Se oyeron unos gritos lejanos. Alguien, sin duda, había esquivado una embestida del toro.

—Y bueno, iré a admirar el deporte nacional —dijo Ish, aunque sabía que era una ironía malgastada.

—Sí —dijo Mary, y con el niño en brazos se volvió hacia su casa.

Ish descendió la loma y atravesó un prado que en otro tiempo había sido el patio de alguien. ¡El deporte nacional! Su entrada triunfal había sido un fracaso, y no podía dejar de sentir cierta amargura. Otro grito indicó que alguien acababa de escapar apenas a los cuernos del toro.

El juego era peligroso, aunque nadie había muerto todavía, ni había sido herido de gravedad. Ish lo desaprobaba, pero no se atrevía a oponerse. Los muchachos tenían exceso de energías y quizá sentían la necesidad del peligro. La existencia era en San Lupo demasiado serena y monótona. Recordó a Mary. ¿Cómo no volverse insensible en aquellas condiciones? Los niños atravesaban las calles sin temor a los autos, y habían desaparecido también muchos otros peligros de la vida cotidiana; los resfriados, por ejemplo, y las bombas atómicas. Naturalmente, como gente que vivía al aire libre, y usaba hachas y cuchillos, conocían las magulladuras y heridas. Mary se había quemado una vez las manos, y un día un niño de tres años se había caído del muelle, ahogándose casi.

Ish llegó a un espacio que en otro tiempo había sido un parque, cerca de la roca que servía de calendario. El toro estaba en el centro de un prado que apenas merecía ese nombre. La hierba, de treinta centímetros de altura, no conocía otros jardineros que los ciervos y las vacas.

Harry, el hijo de Molly, de quince años, era el torero. Lo secundaba Walt, que “jugaba en la retaguardia”, término deportivo heredado de los viejos días. Ish no era un experto, pero le bastó una mirada para saber que el toro no era peligroso. Era un Hereford de raza casi pura, rojo, y con manchas blancas en la frente. Estos toros vivían en libertad desde hacía varias generaciones y eran ahora de patas más largas, más delgados, y de cuernos más grandes. En ese momento el juego languidecía un poco. El toro, fatigado, miraba indeciso a Harry, que lo provocaba sin éxito.

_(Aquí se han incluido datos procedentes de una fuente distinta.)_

## src/design/tarp_pkg.sv

```systemverilog
`timescale 1ns / 1ps
`default_nettype none
// ----------------------------------------------------------------------------
// tarp_pkg: shared types and constants of the two anchor position unit
// Register indexes, payload types and the cell widths.
// ----------------------------------------------------------------------------
package tarp_pkg;

    localparam int DIVW = 48;   // remainder bits of a division cell
    localparam int SQR  = 17;   // root bits

    localparam logic [1:0] REG_DIST = 2'd0;
    localparam logic [1:0] REG_CALA = 2'd1;
    localparam logic [1:0] REG_CALB = 2'd2;

    typedef struct packed {
        logic [31:0] rss_first;
        logic [31:0] rss_second;
    } t_in;

    typedef struct packed {
        logic [15:0] x_pos;
        logic signed [23:0] y_pos;
        logic [31:0] range_sq_first;
        logic [31:0] range_sq_second;
        logic        clamped;
        logic        status;
    } t_out;

endpackage
`default_nettype wire

```

## src/design/tarp_sqcell.sv

```systemverilog
`timescale 1ns / 1ps
`default_nettype none
// ----------------------------------------------------------------------------
// tarp_sqcell: one digit of a restoring square root
// Brings down two radicand bits and tries the next root bit.
// ----------------------------------------------------------------------------
module tarp_sqcell (
    input  wire logic [tarp_pkg::SQR+1:0] i_rem,
    input  wire logic [tarp_pkg::SQR-1:0] i_root,
    input  wire logic [1:0]               i_bits,
    output logic [tarp_pkg::SQR+1:0]      o_rem,
    output logic [tarp_pkg::SQR-1:0]      o_root
);
    logic [tarp_pkg::SQR+3:0] w_t;
    logic [tarp_pkg::SQR+3:0] w_try;
    logic [tarp_pkg::SQR+3:0] w_diff;
    always_comb begin
        w_t    = {i_rem, i_bits};
        w_try  = {2'b00, i_root, 2'b01};
        w_diff = w_t - w_try;
        if (w_t >= w_try) begin
            o_rem  = w_diff[tarp_pkg::SQR+1:0];
            o_root = {i_root[tarp_pkg::SQR-2:0], 1'b1};
        end else begin
            o_rem  = w_t[tarp_pkg::SQR+1:0];
            o_root = {i_root[tarp_pkg::SQR-2:0], 1'b0};
        end
    end
endmodule
`default_nettype wire

```
==> src/design/tarp_pkg.sv <==
`timescale 1ns / 1ps
`default_nettype none
// ----------------------------------------------------------------------------
// tarp_pkg: shared types and constants of the two anchor position unit
// Register indexes, payload types and the cell widths.
// ----------------------------------------------------------------------------
package tarp_pkg;

    localparam int DIVW = 48;   // remainder bits of a division cell
    localparam int SQR  = 17;   // root bits

    localparam logic [1:0] REG_DIST = 2'd0;
    localparam logic [1:0] REG_CALA = 2'd1;
    localparam logic [1:0] REG_CALB = 2'd2;

    typedef struct packed {
        logic [31:0] rss_first;
        logic [31:0] rss_second;
    } t_in;

    typedef struct packed {
        logic [15:0] x_pos;
        logic signed [23:0] y_pos;
        logic [31:0] range_sq_first;
        logic [31:0] range_sq_second;
        logic        clamped;
        logic        status;
    } t_out;

endpackage
`default_nettype wire

==> src/design/tarp_divcell.sv <==
`timescale 1ns / 1ps
`default_nettype none
// ----------------------------------------------------------------------------
// tarp_divcell: one restoring division step
// Shifts in one numerator bit and conditionally subtracts the divisor.
// ----------------------------------------------------------------------------
module tarp_divcell (
    input  wire logic [tarp_pkg::DIVW-1:0] i_rem,
    input  wire logic                      i_bit,
    input  wire logic [tarp_pkg::DIVW-1:0] i_den,
    output logic [tarp_pkg::DIVW-1:0]      o_rem,
    output logic                           o_q
);
    logic [tarp_pkg::DIVW:0] w_t;
    always_comb begin
        w_t = {i_rem, i_bit};
        if (w_t >= {1'b0, i_den}) begin
            o_q   = 1'b1;
            w_t   = w_t - {1'b0, i_den};
        end else begin
            o_q = 1'b0;
        end
        o_rem = w_t[tarp_pkg::DIVW-1:0];
    end
endmodule
`default_nettype wire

Los espectadores, la Tribu casi completa, incluso Jean y su bebé, estaban sentados a orillas del claro. Los árboles los protegerían del toro, si el animal decidía dejar el césped. En caso de necesidad se soltarían los perros y Jack tenía un fusil en las rodillas.

De pronto, el toro volvió a la vida y embistió pesadamente con bastante fuerza como para derribar a veinte muchachos. Pero Harry saltó a un costado y el toro se detuvo, desconcertado.

Una niña —Betty, la hija de Jean— se incorporó y gritó que ahora era su turno. Parecía una pequeña salvaje, con las faldas recogidas sobre los muslos, las largas piernas bronceadas. Harry cedió su lugar a su hermanastra. El toro estaba fatigado y la niña no corría peligro. Ayudada por Walt, Betty provocó algunas embestidas que esquivó fácilmente. Y entonces un niño gritó con todas sus fuerzas:

—¡Yo ahora!

Era Joey. Ish frunció el ceño, pero sabía que no necesitaría ejercer su autoridad. Joey sólo tenía nueve años, y las leyes del juego le prohibían intervenir. Los niños mayores se impusieron amablemente, pero con firmeza.

—No, Joey —dijo Bob, de dieciséis años—, eres muy pequeño. Espera un par de años.

—Soy tan bueno como Walt —protestó Joey.

Ish creyó adivinar que Joey había practicado por su cuenta, en secreto, con algún toro bonachón, y quizás ayudado por Josie, su hermana gemela, y su devota esclava. Ish se estremeció ante la idea de que Joey pudiese sufrir un accidente… Joey, entre todos los niños… Después de algunas débiles protestas, el chico cedió.

El toro, gordo, había combatido bastante. Se contentaba con rascar la tierra mientras Betty bailaba a su alrededor. La corrida había terminado y los espectadores empezaron a dispersarse. Los muchachos llamaron a Betty y Walt. El toro, aliviado sin duda, quedó solo en el claro.